* **HOW TO COMPLETE THIS TASK**
With nothing omitted, transcribe the entries exactly as written.

[Saved entries]
## config.mk

```make
export PLATFORM = sky130hd
export DESIGN_NAME = shared_timebase_pwm
export DESIGN_NICKNAME = d
export VERILOG_FILES = /design/src/hw/pwm_pkg.sv /design/src/hw/shared_timebase_pwm.sv
export VERILOG_INCLUDE_DIRS = /design/src /design/src/hw
export SDC_FILE = /design/constraint.sdc
export NUM_CORES = 1
export LEC_CHECK = 0
export BUFFER_PORTS_ARGS = -buffer_cell sky130_fd_sc_hd__buf_4
export CAP_MARGIN = 20
export CORE_MARGIN = 3
export CORE_UTILIZATION = 25
export DETAILED_ROUTE_END_ITERATION = 8
export PLACE_DENSITY_LB_ADDON = 0.2
export SYNTH_ARGS = -nofsm -noshare
export SYNTH_HDL_FRONTEND = slang
export SYNTH_SLANG_ARGS = --single-unit
export TNS_END_PERCENT = 50
```

## constraint.sdc

```tcl
create_clock -name ref_clk -period 2.5 [get_ports ref_clk]
set_input_delay 0 -clock ref_clk [delete_from_list [all_inputs] [get_ports ref_clk]]
set_output_delay 0 -clock ref_clk [all_outputs]
set_load 0.02 [all_outputs]
```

* **ANSWER TO THIS PROBLEM**
## config.mk

```make
export PLATFORM = sky130hd
export DESIGN_NAME = shared_timebase_pwm
export DESIGN_NICKNAME = d
export VERILOG_FILES = /design/src/hw/pwm_pkg.sv /design/src/hw/shared_timebase_pwm.sv
export VERILOG_INCLUDE_DIRS = /design/src /design/src/hw
export SDC_FILE = /design/constraint.sdc
export NUM_CORES = 1
export LEC_CHECK = 0
export BUFFER_PORTS_ARGS = -buffer_cell sky130_fd_sc_hd__buf_4
export CAP_MARGIN = 20
export CORE_MARGIN = 3
export CORE_UTILIZATION = 25
export DETAILED_ROUTE_END_ITERATION = 8
export PLACE_DENSITY_LB_ADDON = 0.2
export SYNTH_ARGS = -nofsm -noshare
export SYNTH_HDL_FRONTEND = slang
export SYNTH_SLANG_ARGS = --single-unit
export TNS_END_PERCENT = 50
```

## constraint.sdc

```tcl
create_clock -name ref_clk -period 2.5 [get_ports ref_clk]
set_input_delay 0 -clock ref_clk [delete_from_list [all_inputs] [get_ports ref_clk]]
set_output_delay 0 -clock ref_clk [all_outputs]
set_load 0.02 [all_outputs]
```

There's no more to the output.